### src/rtl/countdown_timer_slot_table.sv
// Table of SLOTS one-shot countdown timers kept in a ring of cells. Every item walks the
// whole ring once: the slot at the head cell is examined, updated and passed to the tail,
// one slot per cycle while no expiry is held by a stalled output; the block takes no new item
// until the walk is over and its last beat, if any, is loaded for output. An add answers
// with the lowest free slot or "table full"; a tick gives one expiry beat per slot that
// reaches zero, in slot order, the final one marked by o_last, and no beat if none expires.
// Depends on ctst_pkg, ctst_cell and assert_macros.svh.
`include "assert_macros.svh"

module countdown_timer_slot_table #(
    parameter int unsigned SLOTS      = 32,
    parameter int unsigned COUNT_BITS = 32,
    parameter int unsigned TAG_BITS   = 8
) (
    input  logic                                i_clk,
    input  logic                                i_rst_n,
    input  logic                                i_valid,
    output logic                                o_ready,
    input  logic                                i_cmd,
    input  logic [ctst_pkg::IN_COUNT_W-1:0]     i_count,
    input  logic [ctst_pkg::IN_TAG_W-1:0]       i_tag,
    output logic                                o_valid,
    input  logic                                i_ready,
    output logic [ctst_pkg::KIND_W-1:0]         o_kind,
    output logic [ctst_pkg::OUT_SLOT_W-1:0]     o_slot,
    output logic [ctst_pkg::OUT_TAG_W-1:0]      o_expired_tag,
    output logic                                o_last
);
    import ctst_pkg::*;

    localparam int unsigned IW = $clog2(SLOTS);
    localparam logic [IW-1:0] LAST_STEP = IW'(SLOTS - 1);

    typedef enum logic [1:0] {
        ST_IDLE,
        ST_WALK,
        ST_DONE
    } t_state;

    t_state                r_state, n_state;
    logic [IW-1:0]         r_step, n_step;
    t_cmd                  r_cmd, n_cmd;
    logic [COUNT_BITS-1:0] r_count, n_count;
    logic [TAG_BITS-1:0]   r_tag, n_tag;
    logic                  r_found, n_found;
    logic [IW-1:0]         r_found_slot, n_found_slot;
    logic                  r_pend_valid, n_pend_valid;
    logic [IW-1:0]         r_pend_slot, n_pend_slot;
    logic [TAG_BITS-1:0]   r_pend_tag, n_pend_tag;
    logic                  r_o_valid, n_o_valid;
    t_kind                 r_o_kind, n_o_kind;
    logic [IW-1:0]         r_o_slot, n_o_slot;
    logic [TAG_BITS-1:0]   r_o_tag, n_o_tag;
    logic                  r_o_last, n_o_last;

    // Ring wiring: cell k takes from cell k+1, the tail takes the processed head.
    logic                  c_valid [SLOTS];
    logic [COUNT_BITS-1:0] c_count [SLOTS];
    logic [TAG_BITS-1:0]   c_tag   [SLOTS];
    logic                  w_valid [SLOTS];
    logic [COUNT_BITS-1:0] w_count [SLOTS];
    logic [TAG_BITS-1:0]   w_tag   [SLOTS];

    logic                  w_shift;
    logic                  w_out_free;
    logic                  w_expire;
    logic                  w_adv;
    logic [COUNT_BITS-1:0] w_dec;
    logic                  w_new_valid;
    logic [COUNT_BITS-1:0] w_new_count;
    logic [TAG_BITS-1:0]   w_new_tag;

    genvar g;
    generate
        for (g = 0; g < SLOTS; g++) begin : g_cell
            if (g == SLOTS - 1) begin : g_tail
                assign w_valid[g] = w_new_valid;
                assign w_count[g] = w_new_count;
                assign w_tag[g]   = w_new_tag;
            end else begin : g_mid
                assign w_valid[g] = c_valid[g+1];
                assign w_count[g] = c_count[g+1];
                assign w_tag[g]   = c_tag[g+1];
            end
            ctst_cell #(
                .CW (COUNT_BITS),
                .TW (TAG_BITS)
            ) u_cell (
                .i_clk   (i_clk),
                .i_rst_n (i_rst_n),
                .i_shift (w_shift),
                .i_valid (w_valid[g]),
                .i_count (w_count[g]),
                .i_tag   (w_tag[g]),
                .o_valid (c_valid[g]),
                .o_count (c_count[g]),
                .o_tag   (c_tag[g])
            );
        end
    endgenerate

    assign w_out_free = !r_o_valid || i_ready;
    assign w_dec      = c_count[0] - COUNT_BITS'(1);

    always_comb begin
        n_state      = r_state;
        n_step       = r_step;
        n_cmd        = r_cmd;
        n_count      = r_count;
        n_tag        = r_tag;
        n_found      = r_found;
        n_found_slot = r_found_slot;
        n_pend_valid = r_pend_valid;
        n_pend_slot  = r_pend_slot;
        n_pend_tag   = r_pend_tag;
        n_o_valid    = r_o_valid;
        n_o_kind     = r_o_kind;
        n_o_slot     = r_o_slot;
        n_o_tag      = r_o_tag;
        n_o_last     = r_o_last;
        w_shift      = 1'b0;
        w_expire     = 1'b0;
        w_adv        = 1'b0;
        w_new_valid  = c_valid[0];
        w_new_count  = c_count[0];
        w_new_tag    = c_tag[0];

        if (r_o_valid && i_ready) begin
            n_o_valid = 1'b0;
        end

        case (r_state)
            ST_IDLE: begin
                if (i_valid) begin
                    n_cmd   = t_cmd'(i_cmd);
                    n_count = COUNT_BITS'(i_count);
                    n_tag   = TAG_BITS'(i_tag);
                    n_step  = '0;
                    n_found = 1'b0;
                    n_state = ST_WALK;
                end
            end
            ST_WALK: begin
                if (r_cmd == CMD_ADD) begin
                    if (!c_valid[0] && !r_found) begin
                        w_new_valid = 1'b1;
                        w_new_count = r_count;
                        w_new_tag   = r_tag;
                    end
                end else if (c_valid[0]) begin
                    w_new_count = w_dec;
                    if (w_dec == '0) begin
                        w_new_valid = 1'b0;
                        w_expire    = 1'b1;
                    end
                end
                // An expiry can only be held back once the previous one is handed on,
                // because it is not known to be the last until the walk ends.
                w_adv = !(w_expire && r_pend_valid) || w_out_free;
                if (w_adv) begin
                    w_shift = 1'b1;
                    n_step  = r_step + IW'(1);
                    if (r_step == LAST_STEP) begin
                        n_state = ST_DONE;
                    end
                    if (r_cmd == CMD_ADD && !c_valid[0] && !r_found) begin
                        n_found      = 1'b1;
                        n_found_slot = r_step;
                    end
                    if (w_expire) begin
                        if (r_pend_valid) begin
                            n_o_valid = 1'b1;
                            n_o_kind  = KIND_EXPIRED;
                            n_o_slot  = r_pend_slot;
                            n_o_tag   = r_pend_tag;
                            n_o_last  = 1'b0;
                        end
                        n_pend_valid = 1'b1;
                        n_pend_slot  = r_step;
                        n_pend_tag   = c_tag[0];
                    end
                end
            end
            ST_DONE: begin
                if (r_cmd == CMD_ADD) begin
                    if (w_out_free) begin
                        n_o_valid = 1'b1;
                        n_o_kind  = r_found ? KIND_ADDED : KIND_FULL;
                        n_o_slot  = r_found ? r_found_slot : '0;
                        n_o_tag   = r_tag;
                        n_o_last  = 1'b1;
                        n_state   = ST_IDLE;
                    end
                end else if (r_pend_valid) begin
                    if (w_out_free) begin
                        n_o_valid    = 1'b1;
                        n_o_kind     = KIND_EXPIRED;
                        n_o_slot     = r_pend_slot;
                        n_o_tag      = r_pend_tag;
                        n_o_last     = 1'b1;
                        n_pend_valid = 1'b0;
                        n_state      = ST_IDLE;
                    end
                end else begin
                    n_state = ST_IDLE;
                end
            end
            default: begin
                n_state = ST_IDLE;
            end
        endcase
    end

    always_ff @(posedge i_clk) begin
        if (!i_rst_n) begin
            r_state      <= ST_IDLE;
            r_step       <= '0;
            r_found      <= 1'b0;
            r_pend_valid <= 1'b0;
            r_o_valid    <= 1'b0;
        end else begin
            r_state      <= n_state;
            r_step       <= n_step;
            r_found      <= n_found;
            r_pend_valid <= n_pend_valid;
            r_o_valid    <= n_o_valid;
        end
        r_cmd        <= n_cmd;
        r_count      <= n_count;
        r_tag        <= n_tag;
        r_found_slot <= n_found_slot;
        r_pend_slot  <= n_pend_slot;
        r_pend_tag   <= n_pend_tag;
        r_o_kind     <= n_o_kind;
        r_o_slot     <= n_o_slot;
        r_o_tag      <= n_o_tag;
        r_o_last     <= n_o_last;
    end

    assign o_ready       = (r_state == ST_IDLE);
    assign o_valid       = r_o_valid;
    assign o_kind        = r_o_kind;
    assign o_slot        = OUT_SLOT_W'(r_o_slot);
    assign o_expired_tag = OUT_TAG_W'(r_o_tag);
    assign o_last        = r_o_last;

    `CTST_ASSERT(a_idle_no_pend,
        (r_state == ST_IDLE) |-> !r_pend_valid,
        "expiry left pending at idle")
    `CTST_ASSERT(a_accept_walk,
        (i_valid && o_ready) |=> (r_state == ST_WALK && r_step == '0),
        "accepted beat did not start a walk")
    `CTST_ASSERT(a_pend_tick,
        r_pend_valid |-> (r_cmd == CMD_TICK),
        "pending expiry during an add")
    `CTST_ASSERT_ALWAYS(a_reset_idle,
        !i_rst_n |=> (r_state == ST_IDLE && !r_o_valid),
        "reset did not clear control")

endmodule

• **TASK**
Exactly how many lines of the records hold "item"? Give the number without any words.

• **TASK RESPONSE**
2